My Windows 10 Home laptop wakes up (I prefer sleep, instead of shutdown, when I am away from my computer) a few times every day on its own though I disable "wake timers" and do my best to prevent this. The fan and hard disk often wake me up in the morning. So, every few months, I get frustrated and try again to fix this (e.g., I have tried this, and have even called Microsoft and followed their advice), but never succeed.

So, is this normal?

I.e., if I buy a brand new Windows 10 Home laptop today and disable "wake timers", is it still likely to wake itself up more than 100 times over the next year?

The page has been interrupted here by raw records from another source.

File: config.mk
export PLATFORM = sky130hd
export DESIGN_NAME = johnson_code_decode
export DESIGN_NICKNAME = d
export VERILOG_FILES = /design/src/rtl/johnson_pkg.sv /design/src/rtl/johnson_code_decode.sv
export SDC_FILE = /design/constraint.sdc
export NUM_CORES = 1
export LEC_CHECK = 0
export CORE_AREA = 2 2 39 41
export DETAILED_ROUTE_END_ITERATION = 12
export DIE_AREA = 0 0 41 43
export SKIP_LAST_GASP = 1
export SYNTH_ARGS = -nofsm -noshare
export SYNTH_HDL_FRONTEND = slang
export SYNTH_SLANG_ARGS = --single-unit
File: constraint.sdc
create_clock -name vclk -period 6.4
set_clock_uncertainty 0.2 [all_clocks]
set_input_delay 1.28 -clock vclk [all_inputs]
set_output_delay 1.28 -clock vclk [all_outputs]
set_load 0.01 [all_outputs]
File: src/rtl/johnson_pkg.sv
// Shared types and the Johnson-code decode function used by the checker and by the
// counter's own self-check assertions.
package johnson_pkg;

  typedef enum logic [1:0] {
    UNLOCKED,
    ACQUIRE,
    LOCKED
  } state_t;

  // Widest code the decode function accepts; callers zero-extend narrower words.
  localparam int MAX_N = 32;

  typedef struct packed {
    logic       legal;
    logic [7:0] index;
  } jdec_t;

  // Index width for an n-bit Johnson code (2n phases).
  function automatic int idx_w(input int n);
    return $clog2(2 * n);
  endfunction

  // A word is a Johnson state iff its n bits contain at most one 0/1 boundary.
  // Low-filled words (MSB=0) map to their popcount, high-filled words to 2n - popcount.
  function automatic jdec_t johnson_idx(input logic [MAX_N-1:0] code, input int n);
    jdec_t res;
    int    ones;
    int    edges;
    ones  = 0;
    edges = 0;
    for (int i = 0; i < MAX_N; i++) begin
      if (i < n) ones += int'(code[i]);
    end
    for (int i = 1; i < MAX_N; i++) begin
      if (i < n && code[i] != code[i-1]) edges++;
    end
    res.legal = (edges <= 1);
    res.index = code[n-1] ? 8'(2 * n - ones) : 8'(ones);
    return res;
  endfunction

endpackage

File: src/rtl/johnson_code_decode.sv
// Combinational Johnson word decoder: flags legality and returns the phase index.
module johnson_code_decode
  import johnson_pkg::*;
#(
  parameter  int N     = 4,
  localparam int IDX_W = idx_w(N)
) (
  input  logic [N-1:0]     code,
  output logic             legal,
  output logic [IDX_W-1:0] index
);

  jdec_t dec;

  always_comb begin
    dec   = johnson_idx(MAX_N'(code), N);
    legal = dec.legal;
    index = IDX_W'(dec.index);
  end

endmodule

==> results_dict.tcl, run 1 <==
set metrics [dict create \
    cap_violations 0 \
    multi_input_area_sq_um 126 \
    max_stage_delay_ns 0.60 \
    finalSetupViolations 0 \
    grt_pass1_wl_um 462 \
    wire_per_inst_um 6.75 \
    grt_usage 0.0340 \
    critPathLaunchType "primary input" \
    path_cells "clkdlybuf4s50_1, inv_1, fa_1, inv_1, ha_1, ha_1, inv_1, ha_1, nand2b_1, xnor2_1, clkdlybuf4s50_1" \
    grt_max_degree 8 \
    clock.fmax_mhz 184 \
    syn_to_final_growth_pct 65.6 \
    routed_via_density 3.39 \
    post-route-min-period_ns 5.43 \
    syn_nets 29 \
    dieHeight_um 43 \
    ios 8 \
    leakage_uw 0.000126 \
    fin_crit_sh 0.849 \
    drv_slew 0 \
    hp-class "in2out" \
    seq_area_sq_um 0 \
    diodes 0 \
    pwr-share-comb 1.000 \
    worstPathArrival_ns 3.95 \
    route.detailed.drc 0 \
    synth.distinct_cells 10 \
    finalHoldViolCount 0 \
    dp_hpwl_um 271 \
    grt_pass1_vias 137 \
    gp_congestion 0.551 \
    relSlewSlack 0.839 \
    yosysSeqAreaShare 0 \
    row_count 14 \
    drive_above_1_share 0.0357 \
    initial_core_util 0.110 \
    die_area_sq_um 1760 \
    yosys_warnings 0 \
    vias 149 \
    cts.repair.resized 0 \
    postCtsSetupBuffers 0 \
    switching_share 0.423 \
    post-place-ws_ns 0.954 \
    syn_area_sq_um 153 \
    syn_inst 20 \
    drtAntennaViolNets 0 \
    startpoint "code[3]" \
    fin_ws_ns 0.968 \
    p_switching_uw 12.2 \
    syn_area_per_cell_sq_um 7.63 \
    wl_um 297 \
    p_int_uw 16.6 \
    tightest_slew_ns 0.241 \
    die_w_um 41 \
    fillCellCount 160 \
    clkPwrFrac 0 \
    dr.pass1.iters 2 \
    cellPowerDensity_nw_per_um2 114 \
    antenna_found_initial 0 \
    path_class "in2out" \
    worstPathRequired_ns 4.92 \
    status "complete, no violations" \
    placement.io_buffers 8 \
    worstHoldStart "code[2]" \
    seq_cells 0 \
    power_frac_seq 0 \
    vdd_drop_max_v 0.0000195 \
    fin_tns_setup_ns 0 \
    hold_depth 4 \
    final_nets 39 \
    clock_buffers 0 \
    cp_max_fo 7 \
    overflow 0 \
    hold_buffers 0 \
    drt-initial-drc-count 1 \
    rsz0062_at_grt "false" \
    core_sq_um 1380 \
    endpoint_kind "output pin" \
    crit_slowest_cell "clkdlybuf4s50_1" \
]
==> Yosys cell counts <==
master    n  area (sq um)
fa_1      1          20.0
ha_1      4          50.1
inv_1     7          26.3
nand2_1   1          3.75
nand2b_1  1          6.26
nand3_1   1          5.00
o211ai_2  1          12.5
o21ai_0   1          5.00
or3_1     1          6.26
xnor2_1   2          17.5
==> critical path, delay by kind of cell <==
kind	cells	cell delay (ns)
simple gates	1	0.14
fa+ha+maj	4	1.08
buf+inv	5	1.31
xor+xnor	1	0.13
==> worst paths after layout <==
| check | to |
|---|---|
| setup / recovery | index[2] |
| hold / removal | legal |
==> placed cells by master, fill, tap and decap left out, drive strengths merged <==
master and count:
clkdlybuf4s50 8, fa 1, ha 4, inv 7
nand2 1, nand2b 1, nand3 1, o211ai 1
o21ai 1, or3 1, xnor2 2
==> cell type report <==
type | instances | share of cell area
inverters | 7 | 0.104
repair buffers | 8 | 0.317
well taps | 16 | 0.0792
multi-input cells | 13 | 0.500
==> routing by layer <==
layer  global-route usage  up-vias  share of wire
met3                    0        0          0.047
met5                    0        -              0
met4                    0        0              0
met1               0.0348       69           0.36
li1                     -       77              -
met2               0.0719        3           0.59
==> cells by family (layout without fill, tap and decap cells) <==
kind of cell | after synthesis | after routing | synth area share
adders and majority gates | 5 | 5 | 0.459
xor gates and xnor gates | 2 | 2 | 0.115
and+or+nand+nor | 4 | 4 | 0.139
buffers and inverters | 7 | 15 | 0.172
AOI/OAI and AO/OA | 2 | 2 | 0.115
==> per-stage QoR <==
stage | power [uW] | hold WS [ns] | instance area, sq um | cells | util
2_1_floorplan | 14.5 | 2.49 | 153 | 20 | -
3_5_place_dp | 29.6 | 3.47 | 253 | 44 | 0.183
3_3_place_gp | 28.9 | 3.47 | 253 | 44 | 0.183
4_1_cts | 29.8 | 3.48 | 253 | 44 | 0.183
6_report | 28.8 | 3.46 | 253 | 44 | 0.183
5_1_grt | 32.7 | 3.49 | 253 | 44 | 0.183
==> power by group through the flow <==
stage / registers (uW) / logic (uW) / clock network [uW]
floorplan: 0 / 14.5 / 0
global placement: 0 / 28.9 / 0
detailed placement: 0 / 29.6 / 0
CTS: 0 / 29.8 / 0
global route: 0 / 32.7 / 0
finish: 0 / 28.8 / 0
No activity file was read; power rests on OpenSTA's default activity.
==> inputs of run 2 (changes only) <==
Clock period 6.4 ns to 5.1 ns, I/O delays scaled along.
==> run 2 against run 1 <==
Net effect: core utilization grew 0.54 points; first-iteration DRC count decreased by 100%; wire length is 0.67% lower; critical path depth unchanged; global-route usage stayed put; cell count grew 2.3%; die area did not move; power increased by 29%; clock-buffer cell count unchanged; sequential cell count unchanged; non-clock buffer count rose by 1; largest cell class unchanged.
==> results_dict.tcl, run 2 (synthesized netlist as in run 1, its figures left out) <==
set metrics [dict create \
    dr.pass1.iters 1 \
    wire_per_inst_um 6.56 \
    final_nets 40 \
    post-route-min-period_ns 4.88 \
    grt_max_degree 7 \
    final_util 0.188 \
    drt-initial-drc-count 0 \
    fin_crit_sh 0.957 \
    initial_core_util 0.110 \
    fin_tns_setup_ns 0 \
    status "complete, no violations" \
    postCtsSetupBuffers 0 \
    clock.fmax_mhz 205 \
    worstPathArrival_ns 3.66 \
    endpoint_kind "output pin" \
    finalInstanceArea_sq_um 260 \
    seq_area_sq_um 0 \
    die_w_um 41 \
    hold_depth 4 \
    clkPwrFrac 0 \
    grt_pass1_wl_um 469 \
    grt_pass1_vias 136 \
    route.detailed.drc 0 \
    placement.io_buffers 8 \
    power_frac_seq 0 \
    dieHeight_um 43 \
    routed_via_density 3.38 \
    dp_hpwl_um 265 \
    place_area_sq_um 260 \
    leakage_uw 0.000131 \
    gp_congestion 0.581 \
    core_sq_um 1380 \
    overflow 0 \
    cp_max_fo 5 \
    cellPowerDensity_nw_per_um2 143 \
    wl_um 295 \
    drtAntennaViolNets 0 \
    drv_slew 0 \
    tightest_slew_ns 0.184 \
    post-place-ws_ns 0.192 \
    ios 8 \
    final_common_cell "clkdlybuf4s50_1" \
    p_switching_uw 15.6 \
    pwr-share-comb 1.000 \
    hp-class "in2out" \
    seq_cells 0 \
    grt_usage 0.0340 \
    antenna_found_initial 0 \
    cts.repair.resized 0 \
    vias 152 \
    relSlewSlack 0.877 \
    drive_above_1_share 0.0690 \
    hold_buffers 0 \
    rsz0062_at_grt "false" \
    clock_buffers 0 \
    cap_violations 0 \
    mostFrequentLayoutCells "8 x clkdlybuf4s50_1, 7 x inv_1, 4 x ha_1" \
    row_count 14 \
    p_int_uw 21.6 \
    worstPathRequired_ns 3.88 \
    vdd_drop_max_v 0.0000177 \
    path_class "in2out" \
    fin_ws_ns 0.221 \
    finalHoldViolCount 0 \
    finalSetupViolations 0 \
    critPathLaunchType "primary input" \
    die_area_sq_um 1760 \
    switching_share 0.420 \
    diodes 0 \
    syn_to_final_growth_pct 70.5 \
]
-- run 2: cell types whose count changed in the layout (fill, tap and decap cells not counted) --
cell	delta
buf_4	+1
-- run 2: cell type report --
class | instances | area (sq um)
multi-input combinational | 13 | 126
fill | 169 | 1120
tap | 16 | 20.0
timing repair buffer | 9 | 87.6
inverter | 7 | 26.3
-- run 2: through the flow --
step | power, uW | hold slack, ns | std cells
floorplan | 18.2 | 1.97 | 20
global placement | 36.9 | 2.94 | 45
detailed placement | 37.8 | 2.94 | 45
CTS | 38.3 | 2.95 | 45
global route | 42.3 | 2.96 | 45
finish | 37.2 | 2.93 | 45
-- run 2: critical path, cell delays in order --
cell             delay, ns
clkdlybuf4s50_1       0.56
inv_1                 0.08
fa_1                  0.50
inv_1                 0.04
ha_1                  0.17
ha_1                  0.26
inv_1                 0.05
ha_1                  0.16
nand2b_1              0.14
xnor2_1               0.13
clkdlybuf4s50_1       0.55
-- run 2: metal layers --
layer | vias to the layer above | routed length, um | part of all wire | track usage
met4 | 0 | 0 | 0 | 0
met5 | - | 0 | 0 | 0
met3 | 0 | 17 | 0.058 | 0
met2 | 3 | 168 | 0.57 | 0.0750
met1 | 70 | 110 | 0.37 | 0.0316
li1 | 79 | - | - | -
-- run 2: final timing paths --
check | to | from | slack [ns]
setup / recovery | index[2] | code[1] | 0.22
hold / removal | legal | code[2] | 2.93
-- run 2: power groups by stage --
stage | sequential [uW] | clock [uW] | combinational [uW]
floorplan | 0 | 0 | 18.2
global placement | 0 | 0 | 36.9
detailed placement | 0 | 0 | 37.8
CTS | 0 | 0 | 38.3
global route | 0 | 0 | 42.3
finish | 0 | 0 | 37.2
==> inputs of run 3 (changes only) <==
==> constraint.sdc (replaced) <==
create_clock -name vclk -period 5.1
set_clock_uncertainty 0.2 [all_clocks]
set_input_delay 1.275 -clock vclk [all_inputs]
set_output_delay 1.275 -clock vclk [all_outputs]
set_load 0.01 [all_outputs]
==> run 3 against run 2 <==
Net effect: maximum frequency decreased by 1.7%; final area grew 6.7%; critical path depth stayed put; sequential share of layout area unchanged; wire length down 1.7%; clock-buffer cell count stayed put; worst hold slack better by 0.25 ns; non-clock buffer count increased by 3; sequential cell count is the same; die area unchanged; critical path type unchanged; critical endpoint is now index[1].
==> results_dict.tcl, run 3 (synthesized netlist as in run 1, its figures left out) <==
set metrics [dict create \
    die_area_sq_um 1760 \
    postCtsSetupBuffers 0 \
    drtAntennaViolNets 0 \
    vias 158 \
    multi_input_area_sq_um 126 \
    clock.fmax_mhz 202 \
    finalInstanceArea_sq_um 278 \
    routed_via_density 3.29 \
    endpoint_kind "output pin" \
    top_usage_layer "met2" \
    critPathLaunchType "primary input" \
    tightest_slew_ns 0.166 \
    final_common_cell "inv_1" \
    dieHeight_um 43 \
    use_met2 0.0625 \
    finalSetupViolations 0 \
    die_w_um 41 \
    drt-initial-drc-count 0 \
    mostFrequentLayoutCells "7 x inv_1, 6 x clkdlybuf4s50_1, 4 x ha_1, 4 x buf_4, 2 x xnor2_1" \
    seq_area_sq_um 0 \
    worstPathRequired_ns 3.62 \
    fin_crit_sh 0.973 \
    diodes 0 \
    drive_above_1_share 0.188 \
    placement.io_buffers 8 \
    post-route-min-period_ns 4.96 \
    fin_tns_setup_ns 0 \
    antenna_found_initial 0 \
    seq_cells 0 \
    dp_hpwl_um 266 \
    vdd_drop_max_v 0.0000234 \
    fin_ws_ns 0.139 \
    startpoint "code[0]" \
    path_class "in2out" \
    final_nets 43 \
    overflow 0 \
    grt_pass1_vias 126 \
    place_area_sq_um 283 \
    initial_core_util 0.110 \
    relSlewSlack 0.889 \
    grt_pass1_wl_um 386 \
    fillCellCount 163 \
    core_sq_um 1380 \
    crit_path_end "index[1]" \
    cap_violations 0 \
    post-place-ws_ns -0.225 \
    final_util 0.201 \
    leakage_uw 0.000146 \
    dr.pass1.iters 1 \
    grt_max_degree 7 \
    wl_um 290 \
    worstPathArrival_ns 3.49 \
    drv_slew 0 \
    cp_max_fo 2 \
    clock_buffers 0 \
    grt_util_met1 0.0253 \
    hp-class "in2out" \
    wire_per_inst_um 6.04 \
    rsz0062_at_grt "false" \
    row_count 14 \
    ios 8 \
    finalHoldViolCount 0 \
    use_met3 0 \
    route.detailed.drc 0 \
    gp_congestion 0.584 \
    cellPowerDensity_nw_per_um2 135 \
    status "complete, no violations" \
    grt_usage 0.0280 \
    timing.hold.ws_ns 3.18 \
    syn_to_final_growth_pct 82.0 \
]
==> run 3: cell types whose count changed in the layout (fill, tap and decap cells not counted), sizes merged <==
cell,previous run,this run
clkdlybuf4s15,0,1
clkdlybuf4s50,8,6
buf,1,4
clkbuf,0,1
==> run 3: cell type report <==
type / instances / share of cell area
multi-input cells: 13 / 0.455
repair buffers: 12 / 0.378
inverters: 7 / 0.0946
well taps: 16 / 0.0721
==> run 3: report_power, final <==
group / leakage (uW) / switching (uW) / total [uW] / internal [uW]
combinational: 0.000146 / 15.8 / 37.4 / 21.6
clock: 0 / 0 / 0 / 0
sequential: 0 / 0 / 0 / 0
total: 0.000146 / 15.8 / 37.4 / 21.6
==> run 3: timing repair <==
action	in CTS	in global routing
hold buffers	0	0
resized for setup	2	3
endpoints found under the setup margin	2	2
cloned	0	0
==> run 3: through the flow <==
| step | instances | total power, uW |
|---|---|---|
| 6_report | 48 | 37.4 |
| 5_1_grt | 48 | 42.0 |
| 4_1_cts | 48 | 38.5 |
| 2_1_floorplan | 20 | 18.2 |
| 3_3_place_gp | 48 | 40.4 |
| 3_5_place_dp | 48 | 40.8 |
==> run 3: layer usage <==
metal  vias to the layer above  share of wire
met5                         -              0
met4                         0              0
met3                         0          0.062
met2                         3           0.58
met1                        70           0.35
li1                         85              -
==> run 3: how the worst min path moves through the flow <==
| stage | cells after the start | end | from | slack [ns] |
|---|---|---|---|---|
| after floorplan | 1 | index[1] | code[3] | 2.48 |
| after global placement | 4 | legal | code[2] | 3.45 |
| after detailed placement | 4 | legal | code[2] | 3.45 |
| after CTS | 5 | index[1] | code[3] | 3.34 |
| after global routing | 5 | index[2] | code[3] | 3.24 |
| final | 5 | index[2] | code[3] | 3.18 |
==> run 3: critical path, cell delays in order <==
cell	delay (ns)
clkdlybuf4s50_1	0.48
inv_1	0.06
fa_1	0.53
inv_1	0.04
ha_1	0.17
ha_1	0.26
inv_1	0.04
ha_1	0.26
nand2_1	0.04
o21ai_0	0.07
clkdlybuf4s15_1	0.26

EDIT: I am hoping that someone who has a few Windows 10 Home PCs using sleep could testify that sleep works fine. You can search for "Power-Troubleshooter" in Event Viewer to see when you have woken. My example snip is below (by the way, the latest 11:05:36 was intentional, but the prior 08:20:10 was not; though not in this snip, all show "Unknown" when I scroll to the "Wake Source" field).

enter image description here

bobuhito
  • 653

3 Answers3

0

Step on will be figuring out what woke it up. Run the following in a command window, or in PowerShell

powercfg -lastwake

This will print out what triggered the wake event. Should give you a clue where to start.

Looking at what is 'armed' will only show once the wake event is set. It will not show when another service or task is planning to set one. Perhaps if you ran it immediately before you put it to sleep it may show something.

In any case, once you identify what is waking it (most likely it is something that one of the steps in the process you were following will stop).

In one of my cases it was the dreaded UpdateOrchestrator. In another it was 'wake on LAN', and the network was waking it up. In another it was the darn cat bumping the mouse or walking on the keyboard at night giving a USB wake event...

Good Luck, G^2

0

Do you have any LAN plugged in to your laptop...magic packets can wake up the PC. Try this : Open Device Manager > Network Adapters > Right click your LAN adapter eg. "Realtek PCIe FE Family Controller" > Properties> Advanced tab > Property: Wake on Magic Packet, in the dropdown change its value to Disabled

Elmo
  • 1,070
0

After updating to Windows version 1903 last week and then pausing updates, my computer finally sleeps in, hooray.

So, the answer to my question is yes, but only by pausing updates (which just became possible in version 1903 in May 2019). To confirm this, I unpaused updates yesterday and sure enough my computer woke itself up once despite disabled "wake timers". I still consider this ignoring of the "wake timers" setting a bug, but at least I can now pause updates before traveling to avoid the battery dying.

EDIT: Nevermind! After about a week, my computer started waking up on its own again (with updates still paused, or updates resumed, or paused after resuming to catch up, or...I've also unsuccessfully tried all the standard solutions since then). It's possible that this is someone else's fault (i.e., my computer's manufacturer, Hewlett Packard), but I believe that waking is Microsoft's intentional decision for the security/updating benefit. If so, I wish Microsoft would be more transparent about this!